### Task prompt
Your reply should consist solely of the lines from the start of the material below through the line containing "global route | out_result[15] | 6", reproduced exactly.

### Records supplied

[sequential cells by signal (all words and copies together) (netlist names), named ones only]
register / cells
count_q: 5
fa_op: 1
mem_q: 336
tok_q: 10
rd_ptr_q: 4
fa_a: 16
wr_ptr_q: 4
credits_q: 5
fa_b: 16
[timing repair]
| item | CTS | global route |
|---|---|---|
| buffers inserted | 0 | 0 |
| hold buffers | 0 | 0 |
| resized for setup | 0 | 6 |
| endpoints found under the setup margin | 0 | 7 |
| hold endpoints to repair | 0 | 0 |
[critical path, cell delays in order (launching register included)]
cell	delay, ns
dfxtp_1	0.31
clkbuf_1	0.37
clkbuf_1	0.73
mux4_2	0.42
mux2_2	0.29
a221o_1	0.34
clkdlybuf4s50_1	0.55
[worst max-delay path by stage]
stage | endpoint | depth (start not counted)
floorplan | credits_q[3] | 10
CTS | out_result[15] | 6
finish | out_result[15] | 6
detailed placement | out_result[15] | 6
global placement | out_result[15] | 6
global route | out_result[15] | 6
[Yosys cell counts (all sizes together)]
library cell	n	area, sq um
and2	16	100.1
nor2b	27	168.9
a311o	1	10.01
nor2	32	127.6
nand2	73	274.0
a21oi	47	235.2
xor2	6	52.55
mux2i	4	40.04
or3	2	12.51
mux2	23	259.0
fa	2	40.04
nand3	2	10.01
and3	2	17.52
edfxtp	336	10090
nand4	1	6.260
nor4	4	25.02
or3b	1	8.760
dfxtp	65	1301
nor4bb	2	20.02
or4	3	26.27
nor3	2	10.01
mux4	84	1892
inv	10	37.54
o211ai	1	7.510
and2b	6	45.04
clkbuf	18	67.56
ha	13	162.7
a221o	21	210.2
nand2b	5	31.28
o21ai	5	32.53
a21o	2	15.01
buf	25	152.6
## config.mk

```make
export PLATFORM = sky130hd
export DESIGN_NAME = spi_mem_bridge
export DESIGN_NICKNAME = d
export VERILOG_FILES = /design/src/rtl/spi_mem_bridge.sv
export SDC_FILE = /design/constraint.sdc
export NUM_CORES = 1
export LEC_CHECK = 0
export ABC_AREA = 1
export BUFFER_PORTS_ARGS = -buffer_cell sky130_fd_sc_hd__buf_2
export CAP_MARGIN = 20
export CORE_ASPECT_RATIO = 1.2
export CORE_MARGIN = 2
export CORE_UTILIZATION = 55
export CTS_CLUSTER_DIAMETER = 80
export CTS_CLUSTER_SIZE = 14
export DETAILED_ROUTE_END_ITERATION = 8
export PLACE_DENSITY = 0.86
export SETUP_SLACK_MARGIN = 0.3
export SLEW_MARGIN = 15
export SYNTH_ARGS = -nofsm -noshare
export SYNTH_HDL_FRONTEND = slang
export SYNTH_SLANG_ARGS = --single-unit
```

## constraint.sdc

```tcl
create_clock -name clk_core_i -period 11.4 [get_ports clk_core_i]
set_input_delay 0.57 -clock clk_core_i [delete_from_list [all_inputs] [get_ports clk_core_i]]
set_output_delay 0.57 -clock clk_core_i [all_outputs]
set_load 0.05 [all_outputs]
```
<file path="src/rtl/sfx_scheduler.sv">
// Sound-effect scheduler: latches four request pulses and plays the highest-priority one
// as a short note sequence on the shared tone generator. Optional macro: SFX_PREEMPT_EN.
module sfx_scheduler #(
    parameter logic [23:0] NOTE_TICKS = 24'd2500000,
    parameter logic [23:0] GAP_TICKS  = 24'd500000
) (
    input  logic        clk,
    input  logic        rst_n,
    input  logic        sfx_en,
    input  logic [3:0]  req,
    output logic [21:0] note_div,
    output logic        tone_en,
    output logic [1:0]  active_id,
    output logic        duck,
    output logic [3:0]  pending
);

    // A zero length would never match the terminal count, so it behaves as 1.
    localparam logic [23:0] NOTE_LAST = (NOTE_TICKS == 24'd0) ? 24'd0 : NOTE_TICKS - 24'd1;
    localparam logic [23:0] GAP_LAST  = (GAP_TICKS  == 24'd0) ? 24'd0 : GAP_TICKS  - 24'd1;

    typedef enum logic [1:0] {
        S_IDLE = 2'd0,
        S_PLAY = 2'd1,
        S_GAP  = 2'd2
    } state_t;

    state_t      state_q, state_d;
    logic [3:0]  pend_q,  pend_d;
    logic [1:0]  id_q,    id_d;
    logic [1:0]  idx_q,   idx_d;
    logic [23:0] tick_q,  tick_d;
    logic [3:0]  grant;

    function automatic logic [21:0] rom(input logic [1:0] id, input logic [1:0] idx);
        logic [21:0] v;
        case ({id, idx})
            4'b00_00: v = 22'd90000;
            4'b00_01: v = 22'd75000;
            4'b01_00: v = 22'd151515;
            4'b01_01: v = 22'd191571;
            4'b10_00: v = 22'd191571;
            4'b10_01: v = 22'd151515;
            4'b10_10: v = 22'd127551;
            4'b10_11: v = 22'd95602;
            4'b11_00: v = 22'd255102;
            4'b11_01: v = 22'd286344;
            4'b11_10: v = 22'd340530;
            4'b11_11: v = 22'd382234;
            default:  v = 22'd0;
        endcase
        return v;
    endfunction

    function automatic logic [1:0] top_id(input logic [3:0] p);
        logic [1:0] r;
        if (p[3])      r = 2'd3;
        else if (p[2]) r = 2'd2;
        else if (p[1]) r = 2'd1;
        else           r = 2'd0;
        return r;
    endfunction

    always_comb begin
        state_d = state_q;
        id_d    = id_q;
        idx_d   = idx_q;
        tick_d  = tick_q;
        grant   = 4'b0000;

        case (state_q)
            S_IDLE: begin
                if (pend_q != 4'b0000) begin
                    state_d = S_PLAY;
                    id_d    = top_id(pend_q);
                    idx_d   = 2'd0;
                    tick_d  = 24'd0;
                    grant   = 4'b0001 << top_id(pend_q);
                end
            end
            S_PLAY: begin
`ifdef SFX_PREEMPT_EN
                if (pend_q != 4'b0000 && top_id(pend_q) > id_q) begin
                    id_d   = top_id(pend_q);
                    idx_d  = 2'd0;
                    tick_d = 24'd0;
                    grant  = 4'b0001 << top_id(pend_q);
                end else
`endif
                if (tick_q == NOTE_LAST) begin
                    tick_d = 24'd0;
                    // A zero slot ends the effect early, same as running off the last slot.
                    if (idx_q == 2'd3 || rom(id_q, 2'(idx_q + 2'd1)) == 22'd0) begin
                        state_d = S_GAP;
                        idx_d   = 2'd0;
                    end else begin
                        idx_d   = 2'(idx_q + 2'd1);
                    end
                end else begin
                    tick_d = tick_q + 24'd1;
                end
            end
            S_GAP: begin
                if (tick_q == GAP_LAST) begin
                    state_d = S_IDLE;
                    tick_d  = 24'd0;
                end else begin
                    tick_d  = tick_q + 24'd1;
                end
            end
            default: begin
                state_d = S_IDLE;
                tick_d  = 24'd0;
                idx_d   = 2'd0;
            end
        endcase

        // A new request on the granting edge survives the clear (re-pend of the same id).
        pend_d = (pend_q & ~grant) | req;

        if (!sfx_en) begin
            state_d = S_IDLE;
            pend_d  = 4'b0000;
            tick_d  = 24'd0;
            idx_d   = 2'd0;
        end
    end

    always_ff @(posedge clk or negedge rst_n) begin
        if (!rst_n) begin
            state_q <= S_IDLE;
            pend_q  <= 4'b0000;
            id_q    <= 2'd0;
            idx_q   <= 2'd0;
            tick_q  <= 24'd0;
        end else begin
            state_q <= state_d;
            pend_q  <= pend_d;
            id_q    <= id_d;
            idx_q   <= idx_d;
            tick_q  <= tick_d;
        end
    end

    assign tone_en   = (state_q == S_PLAY);
    assign note_div  = tone_en ? rom(id_q, idx_q) : 22'd0;
    assign duck      = (state_q != S_IDLE);
    assign active_id = id_q;
    assign pending   = pend_q;

endmodule

</file>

### Worked solution
[sequential cells by signal (all words and copies together) (netlist names), named ones only]
register / cells
count_q: 5
fa_op: 1
mem_q: 336
tok_q: 10
rd_ptr_q: 4
fa_a: 16
wr_ptr_q: 4
credits_q: 5
fa_b: 16
[timing repair]
| item | CTS | global route |
|---|---|---|
| buffers inserted | 0 | 0 |
| hold buffers | 0 | 0 |
| resized for setup | 0 | 6 |
| endpoints found under the setup margin | 0 | 7 |
| hold endpoints to repair | 0 | 0 |
[critical path, cell delays in order (launching register included)]
cell	delay, ns
dfxtp_1	0.31
clkbuf_1	0.37
clkbuf_1	0.73
mux4_2	0.42
mux2_2	0.29
a221o_1	0.34
clkdlybuf4s50_1	0.55
[worst max-delay path by stage]
stage | endpoint | depth (start not counted)
floorplan | credits_q[3] | 10
CTS | out_result[15] | 6
finish | out_result[15] | 6
detailed placement | out_result[15] | 6
global placement | out_result[15] | 6
global route | out_result[15] | 6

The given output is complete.